7.MobileNet_V2的实现(2019年)

论文地址:https://arxiv.org/pdf/1801.04381.pdf
网络结构:
MXNet-图像分类(symbol版本)【附源码】_第12张图片
MXNet-图像分类(symbol版本)【附源码】_第13张图片

mobilenetV1的缺点:

  • V1结构过于简单,没有复用图像特征,即没有concat/eltwise+ 等操作进行特征融合,而后续的一系列的ResNet, DenseNet等结构已经证明复用图像特征的有效性。
  • 在处理低维数据(比如逐深度的卷积)时,relu函数会造成信息的丢失。
  • DW 卷积由于本身的计算特性决定它自己没有改变通道数的能力,上一层给它多少通道,它就只能输出多少通道。所以如果上一层给的通道数本身很少的话,DW 也只能很委屈的在低维空间提特征,因此效果不够好。

V2使用了跟V1类似的深度可分离结构,不同之处也正对应着V1中逐深度卷积的缺点改进:

  • V2 去掉了第二个 PW 的激活函数改为线性激活。
  • V2 在 DW 卷积之前新加了一个 PW 卷积。

代码实现(symbol):

class MobileNetV2(nn.HybridBlock):
    def __init__(self, multiplier=1.0, classes=1000, **kwargs):
        super(MobileNetV2, self).__init__(**kwargs)
        with self.name_scope():
            self.features = nn.HybridSequential(prefix='features_')
            with self.features.name_scope():
                _add_conv(self.features, int(32 * multiplier), kernel=3,
                          stride=2, pad=1, relu6=True)
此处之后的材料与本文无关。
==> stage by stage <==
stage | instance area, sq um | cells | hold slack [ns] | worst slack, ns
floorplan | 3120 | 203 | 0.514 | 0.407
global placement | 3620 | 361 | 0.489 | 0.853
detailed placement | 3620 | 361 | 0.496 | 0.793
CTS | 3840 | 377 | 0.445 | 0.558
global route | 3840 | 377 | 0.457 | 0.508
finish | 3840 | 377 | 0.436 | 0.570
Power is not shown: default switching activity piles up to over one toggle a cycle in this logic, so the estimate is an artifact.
$ cat config.mk
export PLATFORM = sky130hd
export DESIGN_NAME = load_store_unit
export DESIGN_NICKNAME = d
export VERILOG_FILES = /design/src/rtl/lsu_pkg.sv /design/src/rtl/lsu_lane_align.sv /design/src/rtl/load_store_unit.sv
export SDC_FILE = /design/constraint.sdc
export NUM_CORES = 1
export LEC_CHECK = 0
export BUFFER_PORTS_ARGS = -buffer_cell sky130_fd_sc_hd__buf_2
export CORE_UTILIZATION = 52
export DETAILED_ROUTE_END_ITERATION = 16
export MAX_ROUTING_LAYER = met4
export PLACE_DENSITY = 0.81
export SLEW_MARGIN = 20
export SYNTH_ARGS = -nofsm -noshare
export SYNTH_HDL_FRONTEND = slang
export SYNTH_HIERARCHICAL = 1
export SYNTH_SLANG_ARGS = --single-unit
$ cat constraint.sdc
create_clock -name clk -period 3.2 [get_ports clk]
set_input_delay 0.48 -clock clk [delete_from_list [all_inputs] [get_ports clk]]
set_output_delay 0.48 -clock clk [all_outputs]
set_load 0.01 [all_outputs]
===== config.mk =====
export PLATFORM = sky130hd
export DESIGN_NAME = chimera_pmu_sequencer
export DESIGN_NICKNAME = d
export VERILOG_FILES = /design/src/rtl/chimera_pkg.sv /design/src/rtl/chimera_pmu_cluster_fsm.sv /design/src/rtl/chimera_pmu_sequencer.sv
export SDC_FILE = /design/constraint.sdc
export NUM_CORES = 1
export LEC_CHECK = 0
export ABC_AREA = 1
export CAP_MARGIN = 20
export CELL_PAD_IN_SITES_DETAIL_PLACEMENT = 1
export CELL_PAD_IN_SITES_GLOBAL_PLACEMENT = 1
export CORE_MARGIN = 3
export CORE_UTILIZATION = 35
export DETAILED_ROUTE_END_ITERATION = 16
export PLACE_DENSITY_LB_ADDON = 0.25
export SLEW_MARGIN = 40
export SYNTH_ARGS = -nofsm -noshare
export SYNTH_HDL_FRONTEND = slang
export SYNTH_HIERARCHICAL = 1
export SYNTH_SLANG_ARGS = --single-unit

===== constraint.sdc =====
create_clock -name clk_i -period 1.63 [get_ports clk_i]
set_clock_uncertainty 0.15 [all_clocks]
set_input_delay 0.163 -clock clk_i [delete_from_list [all_inputs] [get_ports clk_i]]
set_output_delay 0.163 -clock clk_i [all_outputs]
set_load 0.005 [all_outputs]

===== src/rtl/chimera_pkg.sv =====
// Shared types for the Chimera power-management sequencer: per-cluster FSM
// states and the (reset, clock-enable, isolation) drive triple each state implies.
package chimera_pkg;

  typedef enum logic [2:0] {
    PMU_OFF    = 3'd0,
    PMU_UP_RST = 3'd1,
    PMU_UP_ISO = 3'd2,
    PMU_ON     = 3'd3,
    PMU_DN_ISO = 3'd4,
    PMU_DN_RST = 3'd5
  } pmu_state_e;

  typedef struct packed {
    logic rst_n;
    logic clk_en;
    logic iso;
  } pmu_drive_t;

  // Maps a state to the cluster controls; anything unknown falls back to the
  // safe powered-off drive (reset low, clock gated, isolated).
  function automatic pmu_drive_t pmu_drive(input pmu_state_e st);
    pmu_drive_t d;
    d = '{rst_n: 1'b0, clk_en: 1'b0, iso: 1'b1};
    case (st)
      PMU_UP_RST: d = '{rst_n: 1'b0, clk_en: 1'b1, iso: 1'b1};
      PMU_UP_ISO: d = '{rst_n: 1'b1, clk_en: 1'b1, iso: 1'b0};
      PMU_ON:     d = '{rst_n: 1'b1, clk_en: 1'b1, iso: 1'b0};
      PMU_DN_ISO: d = '{rst_n: 1'b1, clk_en: 1'b1, iso: 1'b1};
      PMU_DN_RST: d = '{rst_n: 1'b0, clk_en: 1'b1, iso: 1'b1};
      default:    d = '{rst_n: 1'b0, clk_en: 1'b0, iso: 1'b1};
    endcase
    return d;
  endfunction

endpackage


===== src/rtl/chimera_pmu_cluster_fsm.sv =====
// Power sequencer for a single cluster: one state machine, one shared
// hold/timeout counter and one sticky isolation-timeout flag.
module chimera_pmu_cluster_fsm
  import chimera_pkg::*;
#(
  parameter int unsigned RstHoldCycles    = 8,
  parameter int unsigned AckTimeoutCycles = 256,
  parameter bit          AutoBoot         = 1'b1
) (
  input  logic clk_i,
  input  logic rst_ni,
  input  logic req_valid_i,
  input  logic req_on_i,
  output logic req_ready_o,
  input  logic iso_ack_i,
  input  logic timeout_clr_i,
  output logic rst_no,
  output logic clk_en_o,
  output logic iso_en_o,
  output logic on_o,
  output logic busy_o,
  output logic timeout_o
);

  localparam int unsigned CntMax = (RstHoldCycles > AckTimeoutCycles) ? RstHoldCycles
                                                                       : AckTimeoutCycles;
  localparam int unsigned CntW   = $clog2(CntMax + 1);

  localparam logic [CntW-1:0] RstLast  = CntW'(RstHoldCycles - 1);
  localparam logic [CntW-1:0] AckLimit = CntW'(AckTimeoutCycles);
  localparam logic [CntW-1:0] CntSat   = CntW'(CntMax);

  pmu_state_e      state_q, state_d;
  logic [CntW-1:0] cnt_q, cnt_d;
  logic            boot_q;
  logic            timeout_q;
  logic            set_timeout;
  logic            accept;
  pmu_drive_t      drive;

  assign req_ready_o = (state_q == PMU_OFF) || (state_q == PMU_ON);
  assign accept      = req_valid_i && req_ready_o;

  // Next-state decode; the ack check wins over the timeout in the same cycle,
  // and redundant requests are accepted without leaving OFF or ON.
  always_comb begin
    state_d     = state_q;
    set_timeout = 1'b0;
    unique case (state_q)
      PMU_OFF: begin
        if (boot_q || (accept && req_on_i)) state_d = PMU_UP_RST;
      end
      PMU_UP_RST: begin
        if (cnt_q == RstLast) state_d = PMU_UP_ISO;
      end
      PMU_UP_ISO: begin
        if (!iso_ack_i) begin
          state_d = PMU_ON;
        end else if (cnt_q == AckLimit) begin
          state_d     = PMU_ON;
          set_timeout = 1'b1;
        end
      end
      PMU_ON: begin
        if (accept && !req_on_i) state_d = PMU_DN_ISO;
      end
      PMU_DN_ISO: begin
        if (iso_ack_i) begin
          state_d = PMU_DN_RST;
        end else if (cnt_q == AckLimit) begin
          state_d     = PMU_DN_RST;
          set_timeout = 1'b1;
        end
      end
      PMU_DN_RST: begin
        if (cnt_q == RstLast) state_d = PMU_OFF;
      end
      default: state_d = PMU_OFF;
    endcase
  end

  // Counter restarts at zero on every state entry and otherwise saturates.
  always_comb begin
    cnt_d = cnt_q;
    if (state_d != state_q) begin
      cnt_d = '0;
    end else if (cnt_q != CntSat) begin
      cnt_d = cnt_q + CntW'(1);
    end
  end

  // State, counter, one-shot boot request and sticky timeout (set beats clear).
  always_ff @(posedge clk_i or negedge rst_ni) begin
    if (!rst_ni) begin
      state_q   <= PMU_OFF;
      cnt_q     <= '0;
      boot_q    <= AutoBoot;
      timeout_q <= 1'b0;
    end else begin
      state_q <= state_d;
      cnt_q   <= cnt_d;
      boot_q  <= 1'b0;
      if (set_timeout) begin
        timeout_q <= 1'b1;
      end else if (timeout_clr_i) begin
        timeout_q <= 1'b0;
      end
    end
  end

  assign drive     = pmu_drive(state_q);
  assign rst_no    = drive.rst_n;
  assign clk_en_o  = drive.clk_en;
  assign iso_en_o  = drive.iso;
  assign on_o      = (state_q == PMU_ON);
  assign busy_o    = !req_ready_o;
  assign timeout_o = timeout_q;

endmodule
==> src/rtl/fetch_unit.sv <==
// fetch_unit: program counter and instruction-fetch stage of the single-cycle
// RV32I core. It owns the PC, requests instructions from a memory that may
// insert wait states, and forms the next PC from the decode path's select,
// Ecall and Ebreak outputs. EBREAK halts the stage. ECALL and misaligned
// control-flow targets redirect to a fixed trap vector.
module fetch_unit #(
    parameter int              XLEN     = 32,
    parameter logic [XLEN-1:0] RESET_PC = XLEN'(32'h0000_0000),
    parameter logic [XLEN-1:0] TRAP_VEC = XLEN'(32'h0000_0100)
) (
    input  logic            clk,
    input  logic            reset,
    input  logic [1:0]      PCSrc,
    input  logic [XLEN-1:0] PCTarget,
    input  logic [XLEN-1:0] ALUResult,
    input  logic            Ecall,
    input  logic            Ebreak,
    input  logic            Resume,
    output logic            ImemReq,
    output logic [XLEN-1:0] ImemAddr,
    input  logic [31:0]     ImemRdata,
    input  logic            ImemReady,
    output logic [31:0]     Instr,
    output logic [XLEN-1:0] PC,
    output logic [XLEN-1:0] PCPlus4,
    output logic            InstrValid,
    output logic [XLEN-1:0] EPC,
    output logic [1:0]      TrapCause,
    output logic            Halted
);

    // addi x0, x0, 0: decode sees this whenever no real instruction is present
    localparam logic [31:0] NOP_INSTR = 32'h0000_0013;

    localparam logic [1:0] SEL_PLUS4  = 2'b00;
    localparam logic [1:0] SEL_TARGET = 2'b01;
    localparam logic [1:0] SEL_JALR   = 2'b10;

    localparam logic [1:0] CAUSE_NONE      = 2'b00;
    localparam logic [1:0] CAUSE_ECALL     = 2'b01;
    localparam logic [1:0] CAUSE_MISALIGN  = 2'b10;

    typedef enum logic [1:0] {
        ST_IDLE  = 2'b00,
        ST_FETCH = 2'b01,
        ST_HALT  = 2'b10
    } state_t;

    state_t          state_reg;
    state_t          state_next;

    logic [XLEN-1:0] pc_reg;
    logic [XLEN-1:0] pc_next;
    logic [XLEN-1:0] epc_reg;
    logic [XLEN-1:0] epc_next;
    logic [1:0]      cause_reg;
    logic [1:0]      cause_next;

    logic [XLEN-1:0] pc_plus4;
    logic [XLEN-1:0] candidate_pc;
    logic            redirect_sel;
    logic            misaligned;
    logic            commit;
    logic            imem_req;
    logic            instr_valid;
    logic            halted;

    // The instruction commits in the cycle memory answers a live request;
    // every decision that depends on decode outputs is qualified by this.
    assign commit = (state_reg == ST_FETCH) && ImemReady;

    // FSM state register; reset wins over every other input
    always_ff @(posedge clk) begin
        if (reset) begin
            state_reg <= ST_IDLE;
        end else begin
            state_reg <= state_next;
        end
    end

    // FSM next state: one idle cycle after reset, halt on a committed EBREAK
    always_comb begin
        state_next = state_reg;
        case (state_reg)
            ST_IDLE: begin
                state_next = ST_FETCH;
            end
            ST_FETCH: begin
                if (commit && Ebreak) begin
                    state_next = ST_HALT;
                end
            end
            ST_HALT: begin
                if (Resume) begin
                    state_next = ST_FETCH;
                end
            end
            default: begin
                state_next = ST_IDLE;
            end
        endcase
    end

    // FSM outputs: request only while fetching, valid only on a memory response
    always_comb begin
        imem_req    = 1'b0;
        instr_valid = 1'b0;
        halted      = 1'b0;
        case (state_reg)
            ST_FETCH: begin
                imem_req    = 1'b1;
                instr_valid = ImemReady;
            end
            ST_HALT: begin
                halted = 1'b1;
            end
            default: begin
                imem_req    = 1'b0;
            end
        endcase
    end

    // Candidate next PC selected by the decode path; JALR drops bit 0 before
    // the alignment check so only a bad bit 1 can trap on that path.
    always_comb begin
        pc_plus4     = pc_reg + XLEN'(4);
        candidate_pc = pc_plus4;
        redirect_sel = 1'b0;
        case (PCSrc)
            SEL_TARGET: begin
                candidate_pc = PCTarget;
                redirect_sel = 1'b1;
            end
            SEL_JALR: begin
                candidate_pc = ALUResult & ~XLEN'(1);
                redirect_sel = 1'b1;
            end
            default: begin
                candidate_pc = pc_plus4;
                redirect_sel = 1'b0;
            end
        endcase
        misaligned = redirect_sel && (candidate_pc[1:0] != 2'b00);
    end

    // PC / EPC / cause update; priority EBREAK > ECALL > misaligned > normal.
    // Nothing moves during wait states, and HALT only advances on Resume.
    always_comb begin
        pc_next    = pc_reg;
        epc_next   = epc_reg;
        cause_next = cause_reg;
        if (commit) begin
            if (Ebreak) begin
                pc_next = pc_reg;
            end else if (Ecall) begin
                epc_next   = pc_reg;
                cause_next = CAUSE_ECALL;
                pc_next    = TRAP_VEC;
            end else if (misaligned) begin
                epc_next   = pc_reg;
                cause_next = CAUSE_MISALIGN;
                pc_next    = TRAP_VEC;
            end else begin
                pc_next = candidate_pc;
            end
        end else if ((state_reg == ST_HALT) && Resume) begin
            pc_next = pc_plus4;
        end
    end

    // Architectural registers of the stage
    always_ff @(posedge clk) begin
        if (reset) begin
            pc_reg    <= RESET_PC;
            epc_reg   <= '0;
            cause_reg <= CAUSE_NONE;
        end else begin
            pc_reg    <= pc_next;
            epc_reg   <= epc_next;
            cause_reg <= cause_next;
        end
    end

    assign ImemReq    = imem_req;
    assign ImemAddr   = pc_reg;
    assign InstrValid = instr_valid;
    assign Instr      = instr_valid ? ImemRdata : NOP_INSTR;
    assign PC         = pc_reg;
    assign PCPlus4    = pc_plus4;
    assign EPC        = epc_reg;
    assign TrapCause  = cause_reg;
    assign Halted     = halted;

    // SEL_PLUS4 is the default arm above; kept named for readability
    logic unused_sel;
    assign unused_sel = (PCSrc == SEL_PLUS4);

endmodule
                in_channels_group = [int(x * multiplier) for x in [32] + [16] + [24] * 2
                                     + [32] * 3 + [64] * 4 + [96] * 3 + [160] * 3]
                channels_group = [int(x * multiplier) for x in [16] + [24] * 2 + [32] * 3
                                  + [64] * 4 + [96] * 3 + [160] * 3 + [320]]
                ts = [1] + [6] * 16
                strides = [1, 2] * 2 + [1, 1, 2] + [1] * 6 + [2] + [1] * 3

                for in_c, c, t, s in zip(in_channels_group, channels_group, ts, strides):
                    self.features.add(LinearBottleneck(in_channels=in_c, channels=c,
                                                       t=t, stride=s))

                last_channels = int(1280 * multiplier) if multiplier > 1.0 else 1280
                _add_conv(self.features, last_channels, relu6=True)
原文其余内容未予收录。